Dr. Kyveli Mavrokordopoulou

c:o/re Junior Fellow 10/22-09/23

Dr. Kyveli Mavrokordopoulou is a historian of modern and contemporary art, specializing in the relationship between art and science with an emphasis on nuclear technologies. Her interdisciplinary scholarship, at the intersection of art history and the environmental humanities, engages nuclear aesthetics, the visual culture of extraction, and material histories of art and the environment. She was awarded her PhD from the École des Hautes Études en Sciences Sociales, Paris in 2021, supported by an Onassis Foundation scholarship, with a dissertation entitled Dwelling, Extracting, Burying: Nuclear Imaginaries in Contemporary Art (1970-2020). She is an affiliate researcher at the Centre Georg Simmel, EHESS, Paris. She has held visiting fellowships in environmental humanities centres at Carleton University, Ottawa (2018) and VU University, Amsterdam (2019) and was a curatorial fellow of the Stavros Niarchos Foundation (2020-21). Currently, she is working on an exhibition about the atomic age at the Musée d’Art Moderne de Paris (fall 2024).
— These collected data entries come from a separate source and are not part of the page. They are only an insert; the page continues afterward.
<file path="src/rtl/secded73_pkg.sv">
package secded73_pkg;

  localparam int DATA_W  = 3;
  localparam int PAR_W   = 4;
  localparam int WORD_W  = DATA_W + PAR_W;
  localparam int SYN_W   = PAR_W;
  localparam int NUM_SYN = 1 << SYN_W;

  typedef enum logic [1:0] {
    CLS_CLEAN  = 2'b00,
    CLS_SINGLE = 2'b01,
    CLS_DOUBLE = 2'b10,
    CLS_MULTI  = 2'b11
  } err_class_e;

  // Syndrome kept aside to flag errors of more than two bits
  localparam logic [SYN_W-1:0] SYN_MULTI = 4'b1110;

  // d = {D1, D2, D3}; returns {C1, C2, C3, C4}
  function automatic logic [PAR_W-1:0] make_parity(input logic [DATA_W-1:0] d);
    logic [PAR_W-1:0] p;
    p[3] = d[2] ^ d[0];
    p[2] = d[1] ^ d[0];
    p[1] = d[2] ^ d[1];
    p[0] = ^d;
    return p;
  endfunction

  // Recompute check bits from the data field and compare with the received ones
  function automatic logic [SYN_W-1:0] calc_syndrome(input logic [WORD_W-1:0] w);
    return make_parity(w[WORD_W-1 -: DATA_W]) ^ w[PAR_W-1:0];
  endfunction

  function automatic err_class_e class_of(input logic [SYN_W-1:0] s);
    if (s == '0)             return CLS_CLEAN;
    else if (s == SYN_MULTI) return CLS_MULTI;
    else if (^s)             return CLS_SINGLE;
    else                     return CLS_DOUBLE;
  endfunction

endpackage

</file>
<file path="src/rtl/secded73_enc.sv">
module secded73_enc
  import secded73_pkg::*;
(
  input  logic [DATA_W-1:0] data_i,
  output logic [WORD_W-1:0] word_o
);

  logic [PAR_W-1:0] chk_bits;

  assign chk_bits = make_parity(data_i);
  assign word_o   = {data_i, chk_bits};

endmodule

</file>
<file path="src/rtl/secded73_syn.sv">
module secded73_syn
  import secded73_pkg::*;
(
  input  logic [WORD_W-1:0] word_i,
  output logic [SYN_W-1:0]  syn_o
);

  assign syn_o = calc_syndrome(word_i);

endmodule

</file>
<file path="src/rtl/secded73_cls.sv">
module secded73_cls
  import secded73_pkg::*;
(
  input  logic [SYN_W-1:0]   syn_i,
  output logic [NUM_SYN-1:0] hot_o,
  output err_class_e         class_o
);

  logic [1:0] contrib [NUM_SYN];

  // One output per syndrome value; each output carries its fixed class code
  for (genvar i = 0; i < NUM_SYN; i++) begin : g_line
    localparam err_class_e LINE_CLASS = class_of(SYN_W'(i));
    assign hot_o[i]   = (syn_i == SYN_W'(i));
    assign contrib[i] = hot_o[i] ? 2'(LINE_CLASS) : 2'b00;
  end

  always_comb begin
    logic [1:0] acc;
    acc = 2'b00;
    for (int k = 0; k < NUM_SYN; k++) acc = acc | contrib[k];
    class_o = err_class_e'(acc);
  end

endmodule

</file>
<file path="src/rtl/secded73_fix.sv">
module secded73_fix
  import secded73_pkg::*;
(
  input  logic [DATA_W-1:0] data_i,
  input  logic [SYN_W-1:0]  syn_i,
  input  err_class_e        class_i,
  output logic [DATA_W-1:0] flip_o,
  output logic [DATA_W-1:0] data_o
);

  // The syndrome of an error on data bit i equals the check bits of a one-hot data word
  for (genvar i = 0; i < DATA_W; i++) begin : g_bit
    localparam logic [SYN_W-1:0] COLUMN = make_parity(DATA_W'(1 << i));
    assign flip_o[i] = (class_i == CLS_SINGLE) && (syn_i == COLUMN);
  end

  assign data_o = data_i ^ flip_o;

endmodule

</file>
<file path="src/rtl/secded73_codec.sv">
module secded73_codec
  import secded73_pkg::*;
(
  input  logic              clk,
  input  logic              rst_n,
  input  logic [DATA_W-1:0] enc_data_i,
  output logic [WORD_W-1:0] enc_word_o,
  input  logic              rx_valid_i,
  input  logic [WORD_W-1:0] rx_word_i,
  output logic              out_valid_o,
  output logic [1:0]        out_class_o,
  output logic [SYN_W-1:0]  out_syndrome_o,
  output logic [DATA_W-1:0] out_data_o,
  output logic              out_uncorr_o
);

  logic [SYN_W-1:0]   rx_syn;
  logic [NUM_SYN-1:0] rx_hot;
  err_class_e         rx_class;
  logic [DATA_W-1:0]  rx_flip;
  logic [DATA_W-1:0]  rx_fixed;
  logic               rx_uncorr;

  secded73_enc u_enc (
    .data_i (enc_data_i),
    .word_o (enc_word_o)
  );

  secded73_syn u_syn (
    .word_i (rx_word_i),
    .syn_o  (rx_syn)
  );

  secded73_cls u_cls (
    .syn_i   (rx_syn),
    .hot_o   (rx_hot),
    .class_o (rx_class)
  );

  secded73_fix u_fix (
    .data_i  (rx_word_i[WORD_W-1 -: DATA_W]),
    .syn_i   (rx_syn),
    .class_i (rx_class),
    .flip_o  (rx_flip),
    .data_o  (rx_fixed)
  );

  assign rx_uncorr = (rx_class == CLS_DOUBLE) || (rx_class == CLS_MULTI);

  logic              valid_q;
  err_class_e        class_q;
  logic [SYN_W-1:0]  syn_q;
  logic [DATA_W-1:0] data_q;
  logic              uncorr_q;

  always_ff @(posedge clk or negedge rst_n) begin
    if (!rst_n) begin
      valid_q  <= 1'b0;
      class_q  <= CLS_CLEAN;
      syn_q    <= '0;
      data_q   <= '0;
      uncorr_q <= 1'b0;
    end else begin
      valid_q <= rx_valid_i;
      if (rx_valid_i) begin
        class_q  <= rx_class;
        syn_q    <= rx_syn;
        data_q   <= rx_fixed;
        uncorr_q <= rx_uncorr;
      end
    end
  end

  assign out_valid_o    = valid_q;
  assign out_class_o    = class_q;
  assign out_syndrome_o = syn_q;
  assign out_data_o     = data_q;
  assign out_uncorr_o   = uncorr_q;


  valid_follow_chk: assert property (@(posedge clk) disable iff (!rst_n)
    rx_valid_i |=> out_valid_o);


  valid_drop_chk: assert property (@(posedge clk) disable iff (!rst_n)
    !rx_valid_i |=> !out_valid_o);


  idle_hold_chk: assert property (@(posedge clk) disable iff (!rst_n)
    !rx_valid_i |=> ($stable(out_class_o) && $stable(out_syndrome_o) &&
                     $stable(out_data_o) && $stable(out_uncorr_o)));


  clean_zero_chk: assert property (@(posedge clk) disable iff (!rst_n)
    out_valid_o |-> ((out_class_o == 2'(CLS_CLEAN)) == (out_syndrome_o == '0)));


  single_odd_chk: assert property (@(posedge clk) disable iff (!rst_n)
    (out_valid_o && out_class_o == 2'(CLS_SINGLE)) |->
      (($countones(out_syndrome_o) % 2 == 1) && out_syndrome_o != SYN_MULTI && !out_uncorr_o));


  double_even_chk: assert property (@(posedge clk) disable iff (!rst_n)
    (out_valid_o && out_class_o == 2'(CLS_DOUBLE)) |->
      (($countones(out_syndrome_o) % 2 == 0) && out_syndrome_o != '0 && out_uncorr_o));


  multi_code_chk: assert property (@(posedge clk) disable iff (!rst_n)
    (out_valid_o && out_class_o == 2'(CLS_MULTI)) |-> (out_syndrome_o == SYN_MULTI && out_uncorr_o));


  pass_through_chk: assert property (@(posedge clk) disable iff (!rst_n)
    (out_valid_o && out_class_o != 2'(CLS_SINGLE)) |->
      (out_data_o == $past(rx_word_i[WORD_W-1 -: DATA_W])));


  single_fix_chk: assert property (@(posedge clk) disable iff (!rst_n)
    (out_valid_o && out_class_o == 2'(CLS_SINGLE)) |->
      ($countones(out_data_o ^ $past(rx_word_i[WORD_W-1 -: DATA_W])) <= 1));


  flip_sparse_chk: assert property (@(posedge clk) disable iff (!rst_n)
    $onehot0(rx_flip) && (rx_flip == '0 || rx_class == CLS_SINGLE));


  decode_hot_chk: assert property (@(posedge clk) disable iff (!rst_n)
    $countones(rx_hot) == 1);

endmodule

</file>
<file path="config.mk">
export PLATFORM = sky130hd
export DESIGN_NAME = secded73_codec
export DESIGN_NICKNAME = d
export VERILOG_FILES = /design/src/rtl/secded73_pkg.sv /design/src/rtl/secded73_enc.sv /design/src/rtl/secded73_syn.sv /design/src/rtl/secded73_cls.sv /design/src/rtl/secded73_fix.sv /design/src/rtl/secded73_codec.sv
export SDC_FILE = /design/constraint.sdc
export NUM_CORES = 1
export LEC_CHECK = 0
export CORE_MARGIN = 4
export CORE_UTILIZATION = 44
export DETAILED_ROUTE_END_ITERATION = 8
export PLACE_DENSITY = 0.82
export SLEW_MARGIN = 30
export SYNTH_ARGS = -nofsm -noshare
export SYNTH_HDL_FRONTEND = slang
export SYNTH_HIERARCHICAL = 1
export SYNTH_SLANG_ARGS = --single-unit
</file>
<file path="constraint.sdc">
create_clock -name clk -period 1 [get_ports clk]
set_clock_uncertainty 0.1 [all_clocks]
set_input_delay 0.2 -clock clk [delete_from_list [all_inputs] [get_ports clk]]
set_output_delay 0.2 -clock clk [all_outputs]
set_load 0.01 [all_outputs]
</file>
==> run_results.csv, run 1 <==
group,metric,value,unit
status,status,"aborted with a tool error",
status,failing_step,"clock tree synthesis (4_1_cts)",
status,firstError,"[ERROR DPL-0038] Utilization greater than 100%, impossible to legalize",
synth,syn_area_per_cell,13.0,sq um
placement,numPortBuffers,30,
placement,gp_congestion,0.770,
placement,dpl_cell_area,0.00138,sq mm
clock_network,cts_resized,133,
synth,yosysWarnings,6,
clock_network,cts_setup_buffers,18,
clock_network,cts_max_path_buffers,2,
clock_network,cts_hold_buf,0,
floorplan,die_y,50.1,microns
synth,synth_nets,73,
floorplan,pin_count,31,
placement,post-dp-hpwl,1.68,mm
clock_network,clock-root-buffer,"clkbuf_4",
floorplan,start_util,0.490,
floorplan,die_w,50.1,microns
clock_network,numCtsBuffers,3,
clock_network,cts.htree.levels,1,
synth,syn-cell-area,781,sq um
synth,netlist_instances,60,
floorplan,fp-row-count,14,
-- per-stage QoR --
step	util	setup slack, ps	std cells
detailed placement	0.867	-1870	131
global placement	0.867	-1820	131
floorplan	-	-1180	60
==> inputs of run 2 (changes only) <==
CORE_AREA = 4 4 65 67   (was default)
CORE_MARGIN = default   (was 4)
CORE_UTILIZATION = default   (was 44)
DIE_AREA = 0 0 69 71   (was default)
PLACE_DENSITY = default   (was 0.82)
PLACE_DENSITY_LB_ADDON = 0.15   (was default)
==> run 2 against run 1 <==
Effect of this change: the flow now finishes, with violations (negative setup slack); area after synthesis is the same; synthesized cell count stayed put.
==> run_results.csv, run 2 <==
group,metric,value,unit
status,status,"finished with violations",
status,violations,"negative setup slack",
timing,setup_viol,22,
floorplan,die_w,69,microns
clock_network,clock-root-buffer,"clkbuf_8",
clock_network,clk_pin_slew,50,ps
placement,dpl_cell_area,0.00142,sq mm
global_route,grt_pass1_vias,763,
hold_path,hold_path.class,"primary input to asynchronous set/reset pin",
clock_network,cts.htree.levels,1,
route,wl,2.03,mm
synth,netlist_instances,60,
route,drtIter0Drc,13,
clock_network,cts.sinks,11,
power_and_ir_drop,swShare,0.310,
cells_and_area,final_area,0.00168,sq mm
route,remaining_drc_errors,0,
timing,tightest_slew,266,ps
timing,hold_violations,0,
cells_and_area,drive_above_1_share,0.792,
timing,worst_slack,-1030,ps
synth,synth_nets,73,
timing,final.setup.tns,-6400,ps
cells_and_area,layout_commonest_cell,"buf_4",
power_and_ir_drop,pwr-share-comb,0.596,
synth,yosysWarnings,6,
route,wl_per_cell,11.7,microns
floorplan,pin_count,31,
synth,syn-cell-area,781,sq um
power_and_ir_drop,seq_power_share,0.236,
setup_path,end_kind,"flop",
timing,rsz0062_at_grt,"true",
setup_path,cp.required,1020,ps
floorplan,fp-row-count,22,
timing,finalCritPeriodShare,2.03,
power_and_ir_drop,p_leak,0.786,nW
setup_path,path_class,"primary input to flop",
power_and_ir_drop,cellPowerDensity,1540,mW/mm^2
floorplan,die_y,71,microns
power_and_ir_drop,p_int,1.78,mW
job,maxCapViolations,0,
timing,fmax,494,MHz
floorplan,start_util,0.215,
power_and_ir_drop,p_clk_frac,0.167,
global_route,overflow,0,
route,routed-via-count,662,
floorplan,coreArea,0.00363,sq mm
timing,relSlewSlack,0.822,
floorplan,dieArea,0.00490,sq mm
cells_and_area,layout_common_cells,"buf_4 (22), buf_2 (16), buf_6 (15)",
global_route,antenna_found_initial,0,
clock_network,numCtsBuffers,3,
timing,maxSlewViolCount,0,
clock_network,cts_max_path_buffers,2,
cells_and_area,layoutNonFillerInstCount,173,
route,drt_pass1_iterations,2,
clock_network,cts_tree,"built",
setup_path,crit_path_max_fanout,5,
placement,post-dp-hpwl,1.50,mm
cells_and_area,num-nets-final,139,
setup_path,start_kind,"primary input",
global_route,grt.total_usage,0.0852,
synth,syn_area_per_cell,13.0,sq um
clock_network,clk_latency,230,ps
cells_and_area,largest_reg_flops,4,
power_and_ir_drop,power.switching,0.800,mW
route,vias_per_cell,3.83,
cells_and_area,syn_to_final_growth,115,%
placement,gp_congestion,0.727,
power_and_ir_drop,vdd_drop_max,536,uV
timing,post-route-min-period,2030,ps
route,ant_nets,0,
global_route,grt_max_degree,12,
global_route,grt_pass1_wl,3.39,mm
cells_and_area,diodes,0,
setup_path,worstPathArrival,2040,ps
placement,numPortBuffers,30,
placement,post-place-cells,154,
run 2: area by class of cell:
class	count	area (sq um)
Clock buffer	4	45.0
Fill cell	354	1960
Multi-Input combinational cell	43	697
Tap cell	48	60.1
Sequential cell	11	275
Timing Repair Buffer	67	598
run 2: per-stage QoR:
step | hold slack (ps) | power, mW | util | setup slack, ps
2_1_floorplan | -196 | 1.23 | - | -1180
3_3_place_gp | 400 | 1.85 | 0.390 | -1750
3_5_place_dp | 397 | 1.87 | 0.390 | -1800
4_1_cts | 193 | 2.50 | 0.442 | -1080
5_1_grt | 208 | 2.75 | 0.461 | -1110
6_report | 196 | 2.58 | 0.461 | -1030
run 2: per-layer routing:
metal,global-route usage,part of all wire
met1,0.0914,0.41
met2,0.154,0.53
met3,0.0213,0.043
met4,0.0456,0.016
met5,0,0
run 2: worst paths after layout:
check | cells after the start | start | slack (ps) | endpoint
max | 12 | rx_word_i[6] | -1030 | out_data_o[1]
min | 2 | rst_n | 200 | out_class_o[0]
max reg2reg | 3 | out_syndrome_o[1] | -80 | out_syndrome_o[1]
min reg2reg | 2 | out_uncorr_o | 490 | out_uncorr_o
max in group asynchronous | 2 | rst_n | 500 | out_valid_o
min in group clk | 4 | rx_word_i[4] | 400 | out_data_o[0]
run 2: critical path: stages:
cell and delay (ps):
buf_8 110, xor2_4 190, buf_6 130, xnor2_4 140
buf_4 160, a211oi_4 200, a211oi_4 50, buf_4 140
nand4b_4 180, nor3b_2 190, xor2_1 90, mux2_4 250
run 2: repair_timing:
item                                    4_1_cts  5_1_grt
endpoints found under the setup margin       28       25
buffers inserted                             14        4
resized for setup                           134       15
hold buffers                                  0        0
pin swaps                                    16       14
gates cloned                                  0        0
run 2: power by group through the flow:
stage,sequential (mW),combinational (mW),clock (mW)
finish,0.610,1.54,0.432
floorplan,0.667,0.565,0
global placement,0.618,1.23,0
detailed placement,0.622,1.24,0
CTS,0.613,1.44,0.451
global route,0.626,1.65,0.472
No activity file was read; power rests on OpenSTA's default activity.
Uranium Ecologies, in and through Art

Uranium mediates our world in ways that go beyond the production of nuclear energy, civil and military. Its is ubiquitous in lens-based technologies, from x-rays and photographic film to drones for aerial geological prospection. Uranium has produced “ways of seeing” and new aesthetic forms that have undoubtedly come to shape how we come to know nuclear events. Yet the histories of uranium mining have paradoxically remained unseen, with few notable exceptions in the last years. Through a transdisciplinary approach, my aim is to recover the central role of uranium in the culture and politics of the last century, by asking what a history of the atomic age and its artistic expressions looks like when considered through its sheer materiality.

Uranium Ecologies uses contemporary art’s increasing engagement with uranium’s colonial history and mediatic applications to go back in time. This elemental approach resists any purified definition of the element of uranium (per Isabelle Stengers) by weaving contemporary artistic production with an unlikely group of historical objects, namely episodes of antinuclear activism, photographic collections of mining companies, as well as scientific articles and images. This project situates the element of uranium at the junction of interconnected bodies of thought, in particular the history and anthropology of science, media studies and the environmental humanities. Each section analyses a range of artworks that recoup the tactical oversight of uranium in nuclear histories and advocates for engaging with uranium as media in terms of processes, transformation, and events and not simply as conditions of possibility; in other words, to consider the different media uranium “radiates” through. By reading uranium in and through art, this research advances an ecocritical approach that ultimately connects environmental justice to art making.

Publications (selection)

Mavrokordopoulou, Kyveli. 2022. The Possibility of a Situated Nuclear Knowledge: Art in Contaminated Sites. In Toxic Immanence: Decolonising Nuclear Futures, ed. by L. Monnet. Montreal: McGill-Queen’s University Press, pp. 373–383.

Mavrokordopoulou, Kyveli. 2022. Irrésolutions nucléaires. L’art contemporain à l’aune de la nucléarité. In Cahiers du musée national d’art moderne 160: 77–89.

Joo Yun Lee, Katja Kwastek, Chris Lee, Virigina MacKenny, Kyveli Mavrokordopoulou, Jacqueline Hoàng Nguyen, Jennifer Pranolo, Lize van Robbroeck, Pippa Skotnes, James Webb and Carine Zaayman. 2021. Unanticipated Intimacies: A Collective Writing Experiment. In Mix & Stir: New Outlooks on Contemporary Art from Global Perspectives, ed. by H. Westgeest, K. Zijlmans. Amsterdam: Valiz, pp. 97–105.

Mavrokordopoulou, Kyveli. 2019. Digging deeper: On horizontal and vertical landscapes. In NECSUS. European Journal of Media Studies 8: 249–258.

Mavrokordopoulou, Kyveli, de Vos, Ruby (co-editors). 2018. Nuclear Aesthetics. In Kunstlicht 39, Vrije Universiteit.